Negli ultimi mesi sono caduti su Sderòt e nei suoi dintorni migliaia di razzi. Dubito che esista al mondo uno Stato che abbandonerebbe i propri cittadini a una tale aggressione terroristica senza difendere la loro vita.
Ha fatto bene la comunità internazionale a porre immediatamente a Hamas tre precondizioni per qualsiasi contatto con essa (il riconoscimento del diritto di Israele a esistere, lo smantellamento delle strutture terroristiche e l’accettazione di tutti gli accordi firmati in precedenza con l’Olp). Ma, anche di fronte a tali condizioni, non è cessato l’intrecciarsi di terrorismo e provocazioni contro Israele e, anzi, Hamas ha deciso di lanciare una sfida non soltanto a noi, ma anche a tutti i componenti del Quartetto \.
Domenica scorsa è stata attaccata una postazione dell’esercito in pieno territorio israeliano, due militari sono stati uccisi e un terzo è stato rapito dai terroristi di Hamas. Israele ha fatto tutto il possibile per esperire tutti i canali diplomatici a sua disposizione, dando anche al presidente dell’Anp l’opportunità di agire per la restituzione del soldato rapito. Abbiamo ribadito che, anche se diamo la priorità agli sforzi diplomatici, non ci rassegneremo comunque alla detenzione di un cittadino israeliano ostaggio nelle mani di Hamas e faremo tutto il possibile per la sicurezza dei nostri cittadini. Quando noi israeliani mandiamo i nostri figli e le nostre figlie a svolgere il servizio militare in difesa della patria, questi sanno sempre che un’intera nazione si schiera dietro di loro e che mai li abbandoneremo né scenderemo a compromessi sulla loro sicurezza. In ciò ha sempre risieduto la nostra forza morale, che continuerà a essere come una lampada per i nostri passi per sempre.
Siamo usciti dalla Striscia di Gaza con un potente messaggio di pace e per non ritornarci, ma non accetteremo che sia fatto del male ai nostri uomini, e continueremo ad agire nel nostro pieno diritto all’autodifesa.
Contemporaneamente al rapimento del soldato è avvenuto anche quello di un ragazzino israeliano, che è stato assassinato dai terroristi subito dopo il rapimento. I responsabili saranno trovati e puniti con la massima severità.
In questo momento l'esercito israeliano opera a Gaza, nell’ambito degli sforzi diretti alla localizzazione del soldato Gilad Shalit e alla sua liberazione. L’operazione è condotta con il massimo sforzo per evitare di colpire persone innocenti. Non siamo interessati a punire la popolazione palestinese, e, pertanto, quanto prima sarà liberato il soldato rapito, tanto meglio sarà per tutti.
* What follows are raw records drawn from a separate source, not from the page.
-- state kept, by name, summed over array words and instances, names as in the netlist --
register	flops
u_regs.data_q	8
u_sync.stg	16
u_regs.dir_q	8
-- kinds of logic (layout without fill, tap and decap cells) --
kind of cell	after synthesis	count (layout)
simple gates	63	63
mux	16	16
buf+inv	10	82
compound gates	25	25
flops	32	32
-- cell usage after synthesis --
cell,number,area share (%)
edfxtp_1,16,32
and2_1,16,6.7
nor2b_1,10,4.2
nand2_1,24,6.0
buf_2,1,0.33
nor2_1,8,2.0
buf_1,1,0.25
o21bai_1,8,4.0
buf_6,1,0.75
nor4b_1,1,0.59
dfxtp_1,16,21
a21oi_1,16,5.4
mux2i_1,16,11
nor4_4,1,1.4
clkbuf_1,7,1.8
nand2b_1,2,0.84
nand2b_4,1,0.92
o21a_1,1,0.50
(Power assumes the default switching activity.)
### src/rtl/fcs_bus_drive.sv
// Module: fcs_bus_drive
// Builds the address bus and the four control strobes from the rising-edge
// state and the falling-edge state copy. It also captures the opcode.
// Assumes: half_state lags state by half a clock; launch is high on the
// rising edge that enters T1.
module fcs_bus_drive
    import fcs_pkg::*;
#(
    parameter int ADDR_W = 16,
    parameter int DATA_W = 8,
    parameter int RFSH_W = 7
) (
    input  logic              clk,
    input  logic              rst_n,
    input  fcs_state_e        state,
    input  fcs_state_e        half_state,
    input  logic              launch,
    input  logic [ADDR_W-1:0] pc_in,
    input  logic [DATA_W-1:0] data_in,
    input  logic [RFSH_W-1:0] row,
    output logic [ADDR_W-1:0] addr_out,
    output logic              mreq_n,
    output logic              rd_n,
    output logic              rfsh_n,
    output logic              m1_n,
    output logic [DATA_W-1:0] opcode,
    output logic              opcode_vld
);

    localparam int HI_W = ADDR_W - RFSH_W;

    logic [ADDR_W-1:0] pc_q;
    logic [ADDR_W-1:0] rfsh_addr;
    logic              fetch_phase;
    logic              refresh_phase;
    logic              t1_late;
    logic              t3_late;
    logic              t4_early;

    // Pad the refresh row up to the address width; zero-extend when wider.
    generate
        if (HI_W > 0) begin : g_pad
            assign rfsh_addr = {{HI_W{1'b0}}, row};
        end else begin : g_nopad
            assign rfsh_addr = row[ADDR_W-1:0];
        end
    endgenerate

    // Hold the program counter for the address half of the cycle.
    always_ff @(posedge clk) begin
        if (!rst_n)      pc_q <= '0;
        else if (launch) pc_q <= pc_in;
    end

    // Capture the opcode on the edge that leaves T2; flag it for one clock.
    always_ff @(posedge clk) begin
        if (!rst_n) begin
            opcode     <= '0;
            opcode_vld <= 1'b0;
        end else begin
            opcode_vld <= (state == ST_T2);
            if (state == ST_T2) opcode <= data_in;
        end
    end

    // Decode which half of the cycle, and which half-state, is current.
    always_comb begin
        fetch_phase   = (state == ST_T1) || (state == ST_T2);
        refresh_phase = (state == ST_T3) || (state == ST_T4);
        t1_late       = (state == ST_T1) && (half_state == ST_T1);
        t3_late       = (state == ST_T3) && (half_state == ST_T3);
        t4_early      = (state == ST_T4) && (half_state == ST_T3);
    end

    // Drive the strobes and the address bus.
    always_comb begin
        m1_n     = !fetch_phase;
        rfsh_n   = !refresh_phase;
        rd_n     = !(t1_late || state == ST_T2);
        mreq_n   = !(t1_late || state == ST_T2 || t3_late || t4_early);
        if (fetch_phase)        addr_out = pc_q;
        else if (refresh_phase) addr_out = rfsh_addr;
        else                    addr_out = '0;
    end

    // read is never active while refresh is active (both clock edges).
    a_r6_no_read_in_refresh_p: assert property (@(posedge clk) disable iff (!rst_n)
        !rfsh_n |-> rd_n);
    a_r6_no_read_in_refresh_n: assert property (@(negedge clk) disable iff (!rst_n)
        !rfsh_n |-> rd_n);

    // by the end of T1, memory request and read are both active.
    a_r3_strobes_low_late_t1: assert property (@(posedge clk) disable iff (!rst_n)
        (state == ST_T1) |-> (!mreq_n && !rd_n));

    // in the first half of T3, both strobes are already released.
    a_r3_released_early_t3: assert property (@(negedge clk) disable iff (!rst_n)
        (state == ST_T3) |-> (mreq_n && rd_n));

    // by the end of T3, memory request is active again during refresh.
    a_r7_refresh_mreq: assert property (@(posedge clk) disable iff (!rst_n)
        (state == ST_T3) |-> (!mreq_n && !rfsh_n));

    // the valid flag is a single-clock pulse.
    a_r4_valid_one_clock: assert property (@(posedge clk) disable iff (!rst_n)
        opcode_vld |=> !opcode_vld);

endmodule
Da parte nostra alla comunità internazionale è richiesto che essa continui a esercitare la propria pressione per la liberazione del soldato e per la cessazione del terrorismo di Hamas che colpisce noi, ma soprattutto gli stessi palestinesi. Soltanto così si potrà ritornare a procedere verso una vera pace nella nostra regione.